While scientists have had some success in getting snippets of DNA from long-frozen woolly mammoths, trying to re-create dinosaurs Jurassic Park style may be impossible. Since DNA is just a nucleic acid, it will degrade over time like any other organic material. For mammoths, the DNA is preserved in ice like the rest of the creature, but once that creature has been dead for tens of millions of years, it turns out that the DNA information may be lost forever. Sorry, no velociraptors for you.
Scientists at Murdoch University led a study which shows the rate of DNA degradation and calculates that all bonds in a DNA strand preserved at the ideal temperature of minus five degrees centigrade would be completely destroyed in bone after approximately 6.8 million years.
This figure is incompatible with the idea of finding intact DNA in an 80 million year old dinosaur remnant, as was famously alluded to in the Steven Spielberg film Jurassic Park, but is much older than the currently accepted record of 450,000 to 800,000-year-old DNA from Greenlandic ice cores.
Dr Mike Bunce and Dr Morten Allentoft from Murdoch University’s Ancient DNA lab came to their conclusions after studying 158 fossilised leg bones belonging to three species of the moa, an extinct group of birds that once roamed New Zealand. “It has been agonisingly difficult to estimate the rate of DNA decay before now because finding a large set of DNA-containing fossils with which to make meaningful comparisons are exceedingly rare,” said Dr Bunce.
“Environmental conditions like temperature, degree of microbial ‘attack’ and oxygenation, can affect the DNA decay process and make it hard to detect a basic rate of degradation. “The moa bones however have allowed us to study the comparative DNA degradation because they come from different ages from a region where they have all experienced the same environmental conditions.”
The fossil bone specimens were carbon dated as being between 600 and 8000 years old and looking at the varying degrees of DNA degradation in each specimen, the team were able to calculate a DNA half-life of 521 years.

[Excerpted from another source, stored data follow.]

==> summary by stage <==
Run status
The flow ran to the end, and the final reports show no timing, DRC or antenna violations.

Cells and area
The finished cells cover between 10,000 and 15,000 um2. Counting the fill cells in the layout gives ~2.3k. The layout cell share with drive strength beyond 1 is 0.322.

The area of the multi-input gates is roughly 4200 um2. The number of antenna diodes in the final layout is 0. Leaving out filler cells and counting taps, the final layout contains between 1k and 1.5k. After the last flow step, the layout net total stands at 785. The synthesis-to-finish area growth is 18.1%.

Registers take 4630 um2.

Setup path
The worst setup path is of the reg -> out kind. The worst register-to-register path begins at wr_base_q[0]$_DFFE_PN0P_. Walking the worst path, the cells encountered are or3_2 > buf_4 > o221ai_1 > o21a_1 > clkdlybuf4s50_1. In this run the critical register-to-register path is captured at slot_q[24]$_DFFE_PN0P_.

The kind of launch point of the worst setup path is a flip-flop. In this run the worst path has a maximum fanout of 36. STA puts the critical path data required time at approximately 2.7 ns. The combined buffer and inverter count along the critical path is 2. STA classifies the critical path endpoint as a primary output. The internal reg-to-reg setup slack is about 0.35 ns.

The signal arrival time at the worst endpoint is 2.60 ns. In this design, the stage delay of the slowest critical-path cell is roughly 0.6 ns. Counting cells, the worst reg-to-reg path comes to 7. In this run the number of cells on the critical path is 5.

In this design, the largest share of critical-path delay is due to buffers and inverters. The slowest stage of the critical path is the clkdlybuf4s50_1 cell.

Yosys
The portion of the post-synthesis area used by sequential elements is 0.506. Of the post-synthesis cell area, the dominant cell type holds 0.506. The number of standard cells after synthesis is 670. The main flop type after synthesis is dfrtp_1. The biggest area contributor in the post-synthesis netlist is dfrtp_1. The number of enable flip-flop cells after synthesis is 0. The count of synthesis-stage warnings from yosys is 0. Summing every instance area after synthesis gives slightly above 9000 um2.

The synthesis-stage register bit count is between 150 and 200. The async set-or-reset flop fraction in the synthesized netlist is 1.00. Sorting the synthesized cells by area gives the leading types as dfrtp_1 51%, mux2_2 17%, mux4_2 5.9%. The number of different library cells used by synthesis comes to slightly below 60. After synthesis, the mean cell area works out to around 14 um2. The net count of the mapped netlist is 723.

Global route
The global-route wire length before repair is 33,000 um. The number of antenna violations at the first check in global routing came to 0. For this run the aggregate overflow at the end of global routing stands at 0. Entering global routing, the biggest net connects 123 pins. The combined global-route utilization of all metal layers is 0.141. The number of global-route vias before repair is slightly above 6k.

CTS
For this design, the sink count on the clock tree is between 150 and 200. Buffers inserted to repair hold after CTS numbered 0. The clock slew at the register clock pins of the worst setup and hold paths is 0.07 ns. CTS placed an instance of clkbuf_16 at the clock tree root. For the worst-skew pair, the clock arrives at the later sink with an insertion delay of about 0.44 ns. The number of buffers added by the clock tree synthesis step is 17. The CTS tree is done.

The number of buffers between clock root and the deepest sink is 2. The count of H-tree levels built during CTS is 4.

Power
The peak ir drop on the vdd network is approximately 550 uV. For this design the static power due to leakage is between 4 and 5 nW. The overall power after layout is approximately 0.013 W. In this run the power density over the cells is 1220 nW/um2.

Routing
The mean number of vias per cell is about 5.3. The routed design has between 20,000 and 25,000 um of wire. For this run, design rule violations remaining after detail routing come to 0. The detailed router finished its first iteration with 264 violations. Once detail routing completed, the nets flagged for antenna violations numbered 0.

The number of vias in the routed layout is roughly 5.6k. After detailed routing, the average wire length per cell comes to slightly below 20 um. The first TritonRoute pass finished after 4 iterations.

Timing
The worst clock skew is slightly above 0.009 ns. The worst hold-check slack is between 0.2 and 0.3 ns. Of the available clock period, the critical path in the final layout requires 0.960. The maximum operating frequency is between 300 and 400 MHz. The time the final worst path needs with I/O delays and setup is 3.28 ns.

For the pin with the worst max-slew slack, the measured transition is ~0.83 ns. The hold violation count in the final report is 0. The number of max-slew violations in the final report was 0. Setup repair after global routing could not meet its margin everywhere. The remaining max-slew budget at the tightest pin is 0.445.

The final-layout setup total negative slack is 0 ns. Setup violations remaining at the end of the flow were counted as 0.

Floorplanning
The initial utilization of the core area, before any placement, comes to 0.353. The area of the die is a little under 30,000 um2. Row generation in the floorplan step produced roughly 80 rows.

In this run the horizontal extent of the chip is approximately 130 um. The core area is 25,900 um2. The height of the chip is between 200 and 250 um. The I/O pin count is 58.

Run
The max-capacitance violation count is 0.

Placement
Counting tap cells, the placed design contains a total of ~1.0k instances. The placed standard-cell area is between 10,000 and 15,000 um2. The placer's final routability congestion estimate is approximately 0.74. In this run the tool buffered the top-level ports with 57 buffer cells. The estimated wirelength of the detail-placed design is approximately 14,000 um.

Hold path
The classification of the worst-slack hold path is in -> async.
<file path="config.mk">
export PLATFORM = sky130hd
export DESIGN_NAME = irq_controller
export DESIGN_NICKNAME = d
export VERILOG_FILES = /design/src/rtl/cpu_pkg.sv /design/src/rtl/irq_sync_edge.sv /design/src/rtl/irq_controller.sv
export SDC_FILE = /design/constraint.sdc
export NUM_CORES = 1
export LEC_CHECK = 0
export CORE_ASPECT_RATIO = 0.9
export CORE_UTILIZATION = 45
export DETAILED_ROUTE_END_ITERATION = 10
export GPL_ROUTABILITY_DRIVEN = 0
export GPL_TIMING_DRIVEN = 0
export HOLD_SLACK_MARGIN = 0.05
export PLACE_DENSITY = 0.82
export SYNTH_ARGS = -nofsm -noshare
export SYNTH_HDL_FRONTEND = slang
export SYNTH_SLANG_ARGS = --single-unit
</file>
<file path="constraint.sdc">
create_clock -name clk -period 1.3 [get_ports clk]
set_input_delay 0.26 -clock clk [delete_from_list [all_inputs] [get_ports clk]]
set_output_delay 0.26 -clock clk [all_outputs]
set_load 0.02 [all_outputs]
</file>
<file path="config.mk">
export PLATFORM = sky130hd
export DESIGN_NAME = paro_stream_fifo
export DESIGN_NICKNAME = d
export VERILOG_FILES = /design/src/rtl/paro_stream_pkg.sv /design/src/rtl/paro_stream_fifo_sync_fifo.sv /design/src/rtl/paro_stream_fifo.sv
export SDC_FILE = /design/constraint.sdc
export NUM_CORES = 1
export LEC_CHECK = 0
export ABC_AREA = 1
export BUFFER_PORTS_ARGS = -buffer_cell sky130_fd_sc_hd__buf_2
export CORE_AREA = 5 5 99 101
export CTS_BUF_LIST = sky130_fd_sc_hd__clkbuf_8
export CTS_CLUSTER_SIZE = 24
export DETAILED_ROUTE_END_ITERATION = 6
export DIE_AREA = 0 0 104 106
export HOLD_SLACK_MARGIN = 0.08
export PLACE_DENSITY = 0.88
export SLEW_MARGIN = 20
export SYNTH_ARGS = -nofsm -noshare
export SYNTH_HDL_FRONTEND = slang
export SYNTH_SLANG_ARGS = --single-unit
</file>
<file path="constraint.sdc">
create_clock -name clk_i -period 5.4 [get_ports clk_i]
set_clock_uncertainty 0.05 [all_clocks]
set_input_delay 0.54 -clock clk_i [delete_from_list [all_inputs] [get_ports clk_i]]
set_output_delay 0.54 -clock clk_i [all_outputs]
set_load 0.01 [all_outputs]
</file>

The half-life is the amount of time taken for an amount of DNA to reach 50 per cent of the starting amount. The scientists found that the estimated decay rate in the specimens was almost 400 times slower than predicted from simulation experiments carried out in the lab.
Based on these calculations and other investigations, the team were able to make their predictions of DNA survival deeper into time. “If the decay rate is accurate then we predict that DNA fragments of sufficient length will preserve in frozen fossil bone of around one million years in age,” added Dr Bunce.